Saved entries ▸
··········

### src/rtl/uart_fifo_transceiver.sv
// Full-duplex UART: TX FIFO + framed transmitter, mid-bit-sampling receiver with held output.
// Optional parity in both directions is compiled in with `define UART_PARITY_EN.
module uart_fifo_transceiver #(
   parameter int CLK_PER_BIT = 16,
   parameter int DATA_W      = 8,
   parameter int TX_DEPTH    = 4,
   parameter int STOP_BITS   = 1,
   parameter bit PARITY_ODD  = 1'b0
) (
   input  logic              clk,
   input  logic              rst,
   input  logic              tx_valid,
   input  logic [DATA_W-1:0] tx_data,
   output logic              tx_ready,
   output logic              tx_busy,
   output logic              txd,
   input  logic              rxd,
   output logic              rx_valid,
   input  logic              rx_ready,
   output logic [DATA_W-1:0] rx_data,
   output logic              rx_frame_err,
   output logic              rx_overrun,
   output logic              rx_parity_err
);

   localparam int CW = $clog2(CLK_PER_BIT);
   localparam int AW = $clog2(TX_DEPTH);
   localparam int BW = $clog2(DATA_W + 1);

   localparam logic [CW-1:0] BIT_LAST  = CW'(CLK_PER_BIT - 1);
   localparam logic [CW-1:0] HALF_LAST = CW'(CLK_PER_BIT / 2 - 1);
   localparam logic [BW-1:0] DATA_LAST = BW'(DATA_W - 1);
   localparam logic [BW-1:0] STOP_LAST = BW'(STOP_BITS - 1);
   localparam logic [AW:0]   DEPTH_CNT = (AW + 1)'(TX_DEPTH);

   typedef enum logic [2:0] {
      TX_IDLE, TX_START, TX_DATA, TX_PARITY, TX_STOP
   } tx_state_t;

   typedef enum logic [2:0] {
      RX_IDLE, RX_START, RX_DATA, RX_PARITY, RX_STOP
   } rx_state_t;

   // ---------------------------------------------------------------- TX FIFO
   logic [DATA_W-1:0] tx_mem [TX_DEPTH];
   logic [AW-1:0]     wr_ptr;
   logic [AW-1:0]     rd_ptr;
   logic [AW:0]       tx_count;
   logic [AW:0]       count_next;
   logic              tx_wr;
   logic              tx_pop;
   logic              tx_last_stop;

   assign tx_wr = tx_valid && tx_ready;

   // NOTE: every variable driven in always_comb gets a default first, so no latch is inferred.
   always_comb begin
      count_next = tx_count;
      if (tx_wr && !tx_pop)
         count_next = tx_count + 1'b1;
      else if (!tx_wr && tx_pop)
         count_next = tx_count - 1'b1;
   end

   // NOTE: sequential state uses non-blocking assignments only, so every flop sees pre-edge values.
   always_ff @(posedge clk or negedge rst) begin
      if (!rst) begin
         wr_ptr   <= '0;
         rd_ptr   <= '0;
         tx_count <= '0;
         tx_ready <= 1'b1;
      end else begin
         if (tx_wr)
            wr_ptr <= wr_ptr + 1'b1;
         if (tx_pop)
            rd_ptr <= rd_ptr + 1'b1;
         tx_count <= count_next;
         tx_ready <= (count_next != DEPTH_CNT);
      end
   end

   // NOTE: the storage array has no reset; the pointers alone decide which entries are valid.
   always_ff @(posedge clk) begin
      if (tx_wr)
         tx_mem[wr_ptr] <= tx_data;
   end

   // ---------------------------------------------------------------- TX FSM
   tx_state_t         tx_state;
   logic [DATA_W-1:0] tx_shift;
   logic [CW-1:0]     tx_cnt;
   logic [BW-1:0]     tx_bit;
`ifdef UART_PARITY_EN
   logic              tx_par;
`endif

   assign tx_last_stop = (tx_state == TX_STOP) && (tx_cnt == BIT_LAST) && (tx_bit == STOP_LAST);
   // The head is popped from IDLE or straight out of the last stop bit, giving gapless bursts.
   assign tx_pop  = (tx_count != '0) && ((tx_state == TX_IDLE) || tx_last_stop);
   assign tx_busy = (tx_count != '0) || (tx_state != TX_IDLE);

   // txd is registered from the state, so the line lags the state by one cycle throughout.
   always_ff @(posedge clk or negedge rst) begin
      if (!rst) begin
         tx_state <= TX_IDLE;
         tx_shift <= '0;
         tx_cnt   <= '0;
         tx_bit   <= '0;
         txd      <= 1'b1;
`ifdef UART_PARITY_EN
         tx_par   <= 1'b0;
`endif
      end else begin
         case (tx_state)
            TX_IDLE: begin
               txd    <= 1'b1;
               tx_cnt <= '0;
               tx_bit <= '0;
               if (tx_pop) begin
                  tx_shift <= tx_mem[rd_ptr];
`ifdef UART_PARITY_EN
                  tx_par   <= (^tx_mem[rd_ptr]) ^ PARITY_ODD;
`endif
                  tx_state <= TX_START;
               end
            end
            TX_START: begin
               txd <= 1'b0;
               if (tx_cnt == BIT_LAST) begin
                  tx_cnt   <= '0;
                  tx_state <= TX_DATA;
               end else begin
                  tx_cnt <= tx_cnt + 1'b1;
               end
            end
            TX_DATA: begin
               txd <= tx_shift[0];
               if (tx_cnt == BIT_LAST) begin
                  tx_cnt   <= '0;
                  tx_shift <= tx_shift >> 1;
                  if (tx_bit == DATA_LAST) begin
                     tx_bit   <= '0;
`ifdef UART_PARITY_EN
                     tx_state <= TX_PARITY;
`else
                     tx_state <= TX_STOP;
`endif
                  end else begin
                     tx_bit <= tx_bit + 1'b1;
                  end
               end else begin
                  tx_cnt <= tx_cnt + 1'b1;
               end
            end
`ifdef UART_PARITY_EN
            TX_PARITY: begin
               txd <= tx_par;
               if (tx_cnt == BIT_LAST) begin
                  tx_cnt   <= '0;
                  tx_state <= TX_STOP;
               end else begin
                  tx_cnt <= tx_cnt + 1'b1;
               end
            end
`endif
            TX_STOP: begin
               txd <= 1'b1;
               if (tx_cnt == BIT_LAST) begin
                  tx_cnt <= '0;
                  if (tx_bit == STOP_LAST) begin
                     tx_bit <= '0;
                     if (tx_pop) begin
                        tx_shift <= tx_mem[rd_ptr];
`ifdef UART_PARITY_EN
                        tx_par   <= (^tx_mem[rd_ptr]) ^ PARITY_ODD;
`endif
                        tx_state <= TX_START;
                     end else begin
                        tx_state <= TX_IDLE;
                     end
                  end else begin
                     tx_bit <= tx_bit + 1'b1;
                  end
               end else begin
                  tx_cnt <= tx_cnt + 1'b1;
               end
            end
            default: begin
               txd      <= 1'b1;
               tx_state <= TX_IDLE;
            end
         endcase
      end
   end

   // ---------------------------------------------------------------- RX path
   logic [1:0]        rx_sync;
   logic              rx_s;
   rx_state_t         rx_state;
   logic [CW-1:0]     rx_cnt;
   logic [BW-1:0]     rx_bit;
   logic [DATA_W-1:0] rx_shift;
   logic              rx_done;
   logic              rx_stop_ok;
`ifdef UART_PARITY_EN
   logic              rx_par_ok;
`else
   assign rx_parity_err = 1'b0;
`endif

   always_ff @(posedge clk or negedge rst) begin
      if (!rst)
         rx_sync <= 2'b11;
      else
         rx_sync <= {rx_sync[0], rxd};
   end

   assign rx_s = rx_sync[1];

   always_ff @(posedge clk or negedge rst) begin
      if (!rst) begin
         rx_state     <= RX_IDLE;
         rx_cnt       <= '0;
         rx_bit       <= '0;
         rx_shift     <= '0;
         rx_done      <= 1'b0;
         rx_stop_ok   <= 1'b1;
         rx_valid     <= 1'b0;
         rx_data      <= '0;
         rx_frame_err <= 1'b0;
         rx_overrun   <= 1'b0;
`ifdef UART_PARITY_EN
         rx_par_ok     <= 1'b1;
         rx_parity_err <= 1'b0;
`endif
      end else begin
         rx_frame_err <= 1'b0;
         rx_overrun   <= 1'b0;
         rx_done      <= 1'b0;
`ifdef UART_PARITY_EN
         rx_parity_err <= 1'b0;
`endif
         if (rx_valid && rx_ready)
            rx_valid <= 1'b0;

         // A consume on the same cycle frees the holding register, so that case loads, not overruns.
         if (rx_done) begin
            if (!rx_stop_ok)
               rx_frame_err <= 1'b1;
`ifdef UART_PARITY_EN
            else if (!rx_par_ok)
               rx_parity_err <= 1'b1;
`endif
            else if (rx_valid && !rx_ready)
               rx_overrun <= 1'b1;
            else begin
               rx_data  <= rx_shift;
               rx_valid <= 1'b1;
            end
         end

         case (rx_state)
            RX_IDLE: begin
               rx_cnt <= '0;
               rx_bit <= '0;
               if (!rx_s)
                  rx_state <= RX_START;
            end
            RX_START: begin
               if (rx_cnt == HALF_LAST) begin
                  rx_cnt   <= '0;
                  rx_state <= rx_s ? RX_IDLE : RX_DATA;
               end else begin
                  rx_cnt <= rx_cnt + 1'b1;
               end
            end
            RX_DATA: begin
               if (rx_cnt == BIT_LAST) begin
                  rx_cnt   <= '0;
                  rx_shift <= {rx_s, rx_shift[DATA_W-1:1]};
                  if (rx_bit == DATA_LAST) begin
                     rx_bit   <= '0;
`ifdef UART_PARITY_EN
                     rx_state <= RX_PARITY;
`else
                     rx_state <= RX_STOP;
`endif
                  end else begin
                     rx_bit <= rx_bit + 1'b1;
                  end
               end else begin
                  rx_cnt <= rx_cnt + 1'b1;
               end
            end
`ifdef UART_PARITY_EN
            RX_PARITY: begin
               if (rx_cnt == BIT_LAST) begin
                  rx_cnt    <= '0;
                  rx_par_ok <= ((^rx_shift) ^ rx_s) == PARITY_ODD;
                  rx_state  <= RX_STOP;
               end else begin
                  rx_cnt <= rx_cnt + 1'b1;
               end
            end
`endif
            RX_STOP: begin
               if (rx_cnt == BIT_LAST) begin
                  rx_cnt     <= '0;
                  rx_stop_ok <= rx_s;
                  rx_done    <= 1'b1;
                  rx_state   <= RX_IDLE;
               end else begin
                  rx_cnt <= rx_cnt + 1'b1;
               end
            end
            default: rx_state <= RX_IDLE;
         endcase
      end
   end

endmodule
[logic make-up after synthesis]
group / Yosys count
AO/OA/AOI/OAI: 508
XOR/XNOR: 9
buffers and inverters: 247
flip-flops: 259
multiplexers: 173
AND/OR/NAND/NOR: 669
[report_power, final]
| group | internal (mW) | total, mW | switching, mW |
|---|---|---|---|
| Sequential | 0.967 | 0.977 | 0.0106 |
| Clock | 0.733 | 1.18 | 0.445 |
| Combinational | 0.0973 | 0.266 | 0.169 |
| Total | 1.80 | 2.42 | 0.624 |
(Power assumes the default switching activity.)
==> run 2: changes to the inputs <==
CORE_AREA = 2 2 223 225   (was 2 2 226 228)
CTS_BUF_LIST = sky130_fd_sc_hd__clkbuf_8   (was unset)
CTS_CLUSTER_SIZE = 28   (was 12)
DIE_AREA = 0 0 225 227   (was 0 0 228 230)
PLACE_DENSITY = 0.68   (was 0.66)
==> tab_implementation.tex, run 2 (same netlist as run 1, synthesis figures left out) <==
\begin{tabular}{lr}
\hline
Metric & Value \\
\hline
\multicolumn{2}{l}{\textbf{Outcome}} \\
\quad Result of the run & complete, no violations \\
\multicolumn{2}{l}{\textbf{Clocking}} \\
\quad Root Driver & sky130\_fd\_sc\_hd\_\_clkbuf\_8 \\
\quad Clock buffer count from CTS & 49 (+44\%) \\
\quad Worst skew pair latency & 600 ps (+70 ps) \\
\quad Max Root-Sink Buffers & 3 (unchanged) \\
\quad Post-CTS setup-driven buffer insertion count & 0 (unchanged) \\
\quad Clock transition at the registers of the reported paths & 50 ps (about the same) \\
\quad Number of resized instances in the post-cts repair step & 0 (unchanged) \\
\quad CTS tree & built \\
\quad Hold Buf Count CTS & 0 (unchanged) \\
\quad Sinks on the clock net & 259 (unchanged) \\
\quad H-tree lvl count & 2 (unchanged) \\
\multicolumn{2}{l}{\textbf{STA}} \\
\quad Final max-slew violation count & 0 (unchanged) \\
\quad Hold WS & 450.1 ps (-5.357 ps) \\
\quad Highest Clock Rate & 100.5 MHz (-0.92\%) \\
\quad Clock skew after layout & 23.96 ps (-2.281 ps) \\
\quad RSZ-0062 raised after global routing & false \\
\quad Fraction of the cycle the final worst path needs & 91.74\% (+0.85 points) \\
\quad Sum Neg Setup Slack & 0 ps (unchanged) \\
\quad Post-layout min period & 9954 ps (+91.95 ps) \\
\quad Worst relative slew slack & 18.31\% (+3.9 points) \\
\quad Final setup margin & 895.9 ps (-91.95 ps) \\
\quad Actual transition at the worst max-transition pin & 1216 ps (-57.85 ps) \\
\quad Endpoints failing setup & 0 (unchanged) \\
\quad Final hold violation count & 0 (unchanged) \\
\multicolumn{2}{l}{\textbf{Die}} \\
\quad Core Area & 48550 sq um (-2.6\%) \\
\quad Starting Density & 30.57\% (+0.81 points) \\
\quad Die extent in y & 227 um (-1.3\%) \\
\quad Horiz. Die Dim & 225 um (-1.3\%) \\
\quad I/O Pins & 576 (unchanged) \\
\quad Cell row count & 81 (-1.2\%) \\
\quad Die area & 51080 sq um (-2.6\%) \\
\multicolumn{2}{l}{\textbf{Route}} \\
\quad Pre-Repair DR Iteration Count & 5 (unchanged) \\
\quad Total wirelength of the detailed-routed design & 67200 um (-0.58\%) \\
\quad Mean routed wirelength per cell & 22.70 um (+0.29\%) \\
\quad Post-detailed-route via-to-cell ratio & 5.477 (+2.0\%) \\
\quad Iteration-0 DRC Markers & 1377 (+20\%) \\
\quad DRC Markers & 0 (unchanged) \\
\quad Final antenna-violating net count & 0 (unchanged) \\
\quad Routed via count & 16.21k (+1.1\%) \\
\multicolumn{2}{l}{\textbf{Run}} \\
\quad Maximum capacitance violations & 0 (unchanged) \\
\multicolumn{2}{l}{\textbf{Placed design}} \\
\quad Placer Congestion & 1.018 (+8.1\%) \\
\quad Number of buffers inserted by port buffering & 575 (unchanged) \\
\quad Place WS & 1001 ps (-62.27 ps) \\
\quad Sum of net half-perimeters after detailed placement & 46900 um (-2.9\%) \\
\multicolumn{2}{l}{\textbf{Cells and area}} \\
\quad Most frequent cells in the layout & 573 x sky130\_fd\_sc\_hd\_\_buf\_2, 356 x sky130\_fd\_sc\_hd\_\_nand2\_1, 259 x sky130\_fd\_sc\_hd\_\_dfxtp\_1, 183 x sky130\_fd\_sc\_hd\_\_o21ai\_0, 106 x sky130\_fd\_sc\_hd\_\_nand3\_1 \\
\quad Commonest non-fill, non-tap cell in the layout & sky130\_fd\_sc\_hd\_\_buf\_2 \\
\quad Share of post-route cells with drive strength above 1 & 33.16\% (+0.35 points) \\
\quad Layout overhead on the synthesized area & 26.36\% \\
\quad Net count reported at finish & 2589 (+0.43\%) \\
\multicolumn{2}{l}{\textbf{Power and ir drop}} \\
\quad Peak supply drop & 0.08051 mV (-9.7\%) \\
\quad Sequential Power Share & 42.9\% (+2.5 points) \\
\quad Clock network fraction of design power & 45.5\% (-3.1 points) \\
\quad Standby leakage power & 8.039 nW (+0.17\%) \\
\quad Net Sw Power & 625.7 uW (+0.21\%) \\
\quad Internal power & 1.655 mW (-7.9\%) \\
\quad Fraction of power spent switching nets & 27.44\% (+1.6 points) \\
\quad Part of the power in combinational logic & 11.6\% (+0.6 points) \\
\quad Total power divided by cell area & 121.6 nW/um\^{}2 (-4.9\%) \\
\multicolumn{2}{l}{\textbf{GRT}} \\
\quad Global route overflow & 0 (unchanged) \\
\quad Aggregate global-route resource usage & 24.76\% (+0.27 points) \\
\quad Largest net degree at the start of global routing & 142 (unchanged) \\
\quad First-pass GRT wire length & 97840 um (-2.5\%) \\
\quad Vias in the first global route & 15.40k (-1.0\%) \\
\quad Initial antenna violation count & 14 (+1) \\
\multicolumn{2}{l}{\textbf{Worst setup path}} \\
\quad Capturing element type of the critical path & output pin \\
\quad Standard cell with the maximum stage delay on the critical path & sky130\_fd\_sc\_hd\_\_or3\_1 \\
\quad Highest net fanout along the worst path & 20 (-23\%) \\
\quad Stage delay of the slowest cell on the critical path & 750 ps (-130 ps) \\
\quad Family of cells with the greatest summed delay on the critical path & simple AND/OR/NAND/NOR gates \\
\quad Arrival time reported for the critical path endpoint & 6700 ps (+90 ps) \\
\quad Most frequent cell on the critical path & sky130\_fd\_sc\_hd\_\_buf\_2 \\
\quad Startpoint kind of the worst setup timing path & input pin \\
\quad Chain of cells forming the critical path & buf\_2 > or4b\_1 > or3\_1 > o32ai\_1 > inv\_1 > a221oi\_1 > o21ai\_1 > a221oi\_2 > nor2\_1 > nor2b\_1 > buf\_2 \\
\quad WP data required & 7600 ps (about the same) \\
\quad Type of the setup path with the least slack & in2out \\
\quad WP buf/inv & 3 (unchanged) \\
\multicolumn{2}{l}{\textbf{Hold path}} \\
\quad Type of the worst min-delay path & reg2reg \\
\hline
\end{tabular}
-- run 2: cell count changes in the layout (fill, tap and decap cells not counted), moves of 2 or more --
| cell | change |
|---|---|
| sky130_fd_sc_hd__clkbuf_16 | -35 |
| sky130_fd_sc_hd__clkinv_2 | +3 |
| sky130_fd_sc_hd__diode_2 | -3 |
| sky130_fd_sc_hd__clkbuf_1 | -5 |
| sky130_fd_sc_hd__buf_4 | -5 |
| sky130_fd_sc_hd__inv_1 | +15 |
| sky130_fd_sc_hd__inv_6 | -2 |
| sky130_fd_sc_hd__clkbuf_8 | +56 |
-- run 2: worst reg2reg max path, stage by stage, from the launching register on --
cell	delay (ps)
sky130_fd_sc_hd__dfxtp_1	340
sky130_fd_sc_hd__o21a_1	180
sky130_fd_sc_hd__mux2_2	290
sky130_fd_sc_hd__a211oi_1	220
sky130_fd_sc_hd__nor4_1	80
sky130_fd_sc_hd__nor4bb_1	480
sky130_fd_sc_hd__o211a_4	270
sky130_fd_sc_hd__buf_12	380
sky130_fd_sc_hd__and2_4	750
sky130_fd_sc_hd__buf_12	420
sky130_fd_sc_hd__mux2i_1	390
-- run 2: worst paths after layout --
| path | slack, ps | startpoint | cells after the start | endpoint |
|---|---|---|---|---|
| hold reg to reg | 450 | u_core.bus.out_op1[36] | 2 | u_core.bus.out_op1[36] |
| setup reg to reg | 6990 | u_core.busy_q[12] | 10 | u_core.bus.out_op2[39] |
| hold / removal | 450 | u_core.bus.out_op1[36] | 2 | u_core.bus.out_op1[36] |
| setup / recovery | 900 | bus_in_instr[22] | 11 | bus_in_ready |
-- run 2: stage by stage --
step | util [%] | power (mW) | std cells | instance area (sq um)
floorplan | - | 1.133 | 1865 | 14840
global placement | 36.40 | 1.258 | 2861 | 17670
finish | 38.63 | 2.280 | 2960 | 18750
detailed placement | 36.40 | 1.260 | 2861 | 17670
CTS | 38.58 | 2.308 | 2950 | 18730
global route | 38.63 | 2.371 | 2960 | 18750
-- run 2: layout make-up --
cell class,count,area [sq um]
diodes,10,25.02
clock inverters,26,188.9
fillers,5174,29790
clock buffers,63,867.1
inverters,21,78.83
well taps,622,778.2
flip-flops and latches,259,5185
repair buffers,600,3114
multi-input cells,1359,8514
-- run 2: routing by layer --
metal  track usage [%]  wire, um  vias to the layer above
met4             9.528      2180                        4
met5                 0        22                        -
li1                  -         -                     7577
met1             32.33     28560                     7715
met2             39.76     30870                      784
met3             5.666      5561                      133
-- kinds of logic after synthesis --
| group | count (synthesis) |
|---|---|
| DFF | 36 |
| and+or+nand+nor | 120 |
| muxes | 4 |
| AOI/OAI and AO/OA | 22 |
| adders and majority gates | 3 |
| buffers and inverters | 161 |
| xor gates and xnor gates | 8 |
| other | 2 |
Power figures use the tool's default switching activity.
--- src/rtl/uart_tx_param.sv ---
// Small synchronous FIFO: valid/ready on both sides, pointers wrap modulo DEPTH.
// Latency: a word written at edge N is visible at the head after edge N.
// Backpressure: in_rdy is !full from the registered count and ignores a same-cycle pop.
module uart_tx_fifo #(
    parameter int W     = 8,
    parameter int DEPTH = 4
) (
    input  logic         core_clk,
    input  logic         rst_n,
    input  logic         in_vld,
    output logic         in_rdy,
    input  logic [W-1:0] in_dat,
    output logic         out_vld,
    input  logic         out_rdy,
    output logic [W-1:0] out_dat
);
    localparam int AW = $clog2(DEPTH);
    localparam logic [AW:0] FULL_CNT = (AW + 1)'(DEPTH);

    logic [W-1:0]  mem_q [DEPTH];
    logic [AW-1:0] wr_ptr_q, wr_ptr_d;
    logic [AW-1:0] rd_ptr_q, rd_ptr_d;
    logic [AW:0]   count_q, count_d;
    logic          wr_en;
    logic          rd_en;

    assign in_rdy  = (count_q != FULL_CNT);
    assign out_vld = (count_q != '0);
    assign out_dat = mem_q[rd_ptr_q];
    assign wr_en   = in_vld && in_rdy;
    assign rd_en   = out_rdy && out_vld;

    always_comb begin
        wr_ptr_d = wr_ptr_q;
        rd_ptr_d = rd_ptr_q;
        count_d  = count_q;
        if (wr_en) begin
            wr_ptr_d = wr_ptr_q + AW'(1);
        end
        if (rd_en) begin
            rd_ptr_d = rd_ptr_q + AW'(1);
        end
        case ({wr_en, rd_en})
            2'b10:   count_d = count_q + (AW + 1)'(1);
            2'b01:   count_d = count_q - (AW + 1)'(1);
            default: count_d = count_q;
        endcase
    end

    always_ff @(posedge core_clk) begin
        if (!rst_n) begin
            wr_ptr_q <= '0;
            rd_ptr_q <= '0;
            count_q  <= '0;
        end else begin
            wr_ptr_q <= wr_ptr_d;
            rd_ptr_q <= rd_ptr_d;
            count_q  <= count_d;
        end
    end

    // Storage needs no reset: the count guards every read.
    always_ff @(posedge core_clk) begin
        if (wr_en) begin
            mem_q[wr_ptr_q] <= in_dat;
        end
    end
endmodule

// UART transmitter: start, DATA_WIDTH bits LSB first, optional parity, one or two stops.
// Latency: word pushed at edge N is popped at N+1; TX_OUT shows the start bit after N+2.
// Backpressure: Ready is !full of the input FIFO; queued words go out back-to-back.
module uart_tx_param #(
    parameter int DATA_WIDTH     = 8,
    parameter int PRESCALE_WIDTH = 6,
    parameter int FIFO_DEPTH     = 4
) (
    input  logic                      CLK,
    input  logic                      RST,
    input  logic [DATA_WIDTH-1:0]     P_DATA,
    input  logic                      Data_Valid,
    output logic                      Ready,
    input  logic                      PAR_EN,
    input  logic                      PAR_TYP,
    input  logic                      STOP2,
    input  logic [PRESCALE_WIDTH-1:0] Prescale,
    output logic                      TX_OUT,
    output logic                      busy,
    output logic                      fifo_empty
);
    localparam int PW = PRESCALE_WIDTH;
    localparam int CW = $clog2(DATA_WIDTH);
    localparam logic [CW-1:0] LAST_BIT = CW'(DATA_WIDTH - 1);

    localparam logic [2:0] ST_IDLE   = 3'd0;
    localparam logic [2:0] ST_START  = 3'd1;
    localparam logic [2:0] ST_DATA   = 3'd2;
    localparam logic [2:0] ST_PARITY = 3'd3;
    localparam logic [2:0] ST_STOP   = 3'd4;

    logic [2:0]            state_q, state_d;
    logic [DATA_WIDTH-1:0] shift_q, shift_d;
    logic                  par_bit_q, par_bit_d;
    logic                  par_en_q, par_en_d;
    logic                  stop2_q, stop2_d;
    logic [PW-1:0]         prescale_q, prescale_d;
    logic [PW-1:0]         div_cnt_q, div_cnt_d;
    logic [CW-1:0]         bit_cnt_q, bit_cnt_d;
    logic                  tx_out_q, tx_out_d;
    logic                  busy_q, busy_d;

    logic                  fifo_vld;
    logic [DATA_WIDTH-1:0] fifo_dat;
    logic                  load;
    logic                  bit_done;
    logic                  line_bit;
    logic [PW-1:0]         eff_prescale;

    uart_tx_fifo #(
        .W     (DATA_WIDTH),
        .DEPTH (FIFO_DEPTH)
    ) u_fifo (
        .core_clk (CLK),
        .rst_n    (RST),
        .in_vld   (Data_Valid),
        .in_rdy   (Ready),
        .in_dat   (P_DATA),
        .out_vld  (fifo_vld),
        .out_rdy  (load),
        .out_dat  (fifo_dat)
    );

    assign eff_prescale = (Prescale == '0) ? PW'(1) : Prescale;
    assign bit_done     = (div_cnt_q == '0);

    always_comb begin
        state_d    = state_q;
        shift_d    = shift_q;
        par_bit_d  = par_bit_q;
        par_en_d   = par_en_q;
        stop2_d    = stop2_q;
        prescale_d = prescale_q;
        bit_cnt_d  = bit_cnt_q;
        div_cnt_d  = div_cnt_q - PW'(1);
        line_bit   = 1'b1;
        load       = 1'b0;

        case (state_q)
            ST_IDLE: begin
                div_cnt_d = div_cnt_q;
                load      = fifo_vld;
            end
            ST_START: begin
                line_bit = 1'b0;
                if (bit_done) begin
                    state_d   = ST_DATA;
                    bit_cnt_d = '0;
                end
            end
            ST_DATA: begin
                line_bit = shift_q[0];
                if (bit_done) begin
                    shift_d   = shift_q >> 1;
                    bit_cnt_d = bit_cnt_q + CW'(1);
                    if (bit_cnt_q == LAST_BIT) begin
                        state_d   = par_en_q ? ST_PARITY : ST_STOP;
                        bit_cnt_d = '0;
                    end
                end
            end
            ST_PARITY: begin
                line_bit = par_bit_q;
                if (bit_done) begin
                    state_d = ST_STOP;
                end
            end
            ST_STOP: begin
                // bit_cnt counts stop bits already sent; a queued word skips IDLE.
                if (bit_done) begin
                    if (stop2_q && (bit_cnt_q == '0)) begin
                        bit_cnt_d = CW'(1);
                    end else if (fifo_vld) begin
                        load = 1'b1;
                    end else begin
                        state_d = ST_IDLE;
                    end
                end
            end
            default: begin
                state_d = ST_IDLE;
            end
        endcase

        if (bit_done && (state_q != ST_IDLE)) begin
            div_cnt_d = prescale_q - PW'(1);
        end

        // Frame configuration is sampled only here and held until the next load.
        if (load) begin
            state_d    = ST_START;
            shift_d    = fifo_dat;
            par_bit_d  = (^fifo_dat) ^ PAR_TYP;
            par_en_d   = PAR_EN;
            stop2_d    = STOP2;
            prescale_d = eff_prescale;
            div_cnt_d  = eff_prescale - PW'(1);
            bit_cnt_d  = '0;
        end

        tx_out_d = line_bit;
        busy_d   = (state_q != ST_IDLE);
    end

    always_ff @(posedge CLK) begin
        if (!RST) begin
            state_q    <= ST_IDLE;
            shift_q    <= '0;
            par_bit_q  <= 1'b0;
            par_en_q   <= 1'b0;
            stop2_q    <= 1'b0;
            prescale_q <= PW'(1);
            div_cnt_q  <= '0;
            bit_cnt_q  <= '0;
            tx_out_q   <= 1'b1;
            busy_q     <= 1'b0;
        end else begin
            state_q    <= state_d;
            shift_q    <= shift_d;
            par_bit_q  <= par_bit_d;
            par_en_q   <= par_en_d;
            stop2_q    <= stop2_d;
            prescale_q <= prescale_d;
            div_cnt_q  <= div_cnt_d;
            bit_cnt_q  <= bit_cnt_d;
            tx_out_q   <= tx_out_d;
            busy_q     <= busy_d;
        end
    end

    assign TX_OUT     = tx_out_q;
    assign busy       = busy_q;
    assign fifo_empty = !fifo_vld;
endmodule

··········

WHAT TO PRODUCE ▸ A verbatim transcription is needed of the lines above, starting at the line with "(-62.27 ps) \\" and ending at the line with "x sky130\_fd\_sc\_hd\_\_nand3\_1 \\", both included, and of nothing else.

SOLUTION TO THE PROBLEM ▸
\quad Place WS & 1001 ps (-62.27 ps) \\
\quad Sum of net half-perimeters after detailed placement & 46900 um (-2.9\%) \\
\multicolumn{2}{l}{\textbf{Cells and area}} \\
\quad Most frequent cells in the layout & 573 x sky130\_fd\_sc\_hd\_\_buf\_2, 356 x sky130\_fd\_sc\_hd\_\_nand2\_1, 259 x sky130\_fd\_sc\_hd\_\_dfxtp\_1, 183 x sky130\_fd\_sc\_hd\_\_o21ai\_0, 106 x sky130\_fd\_sc\_hd\_\_nand3\_1 \\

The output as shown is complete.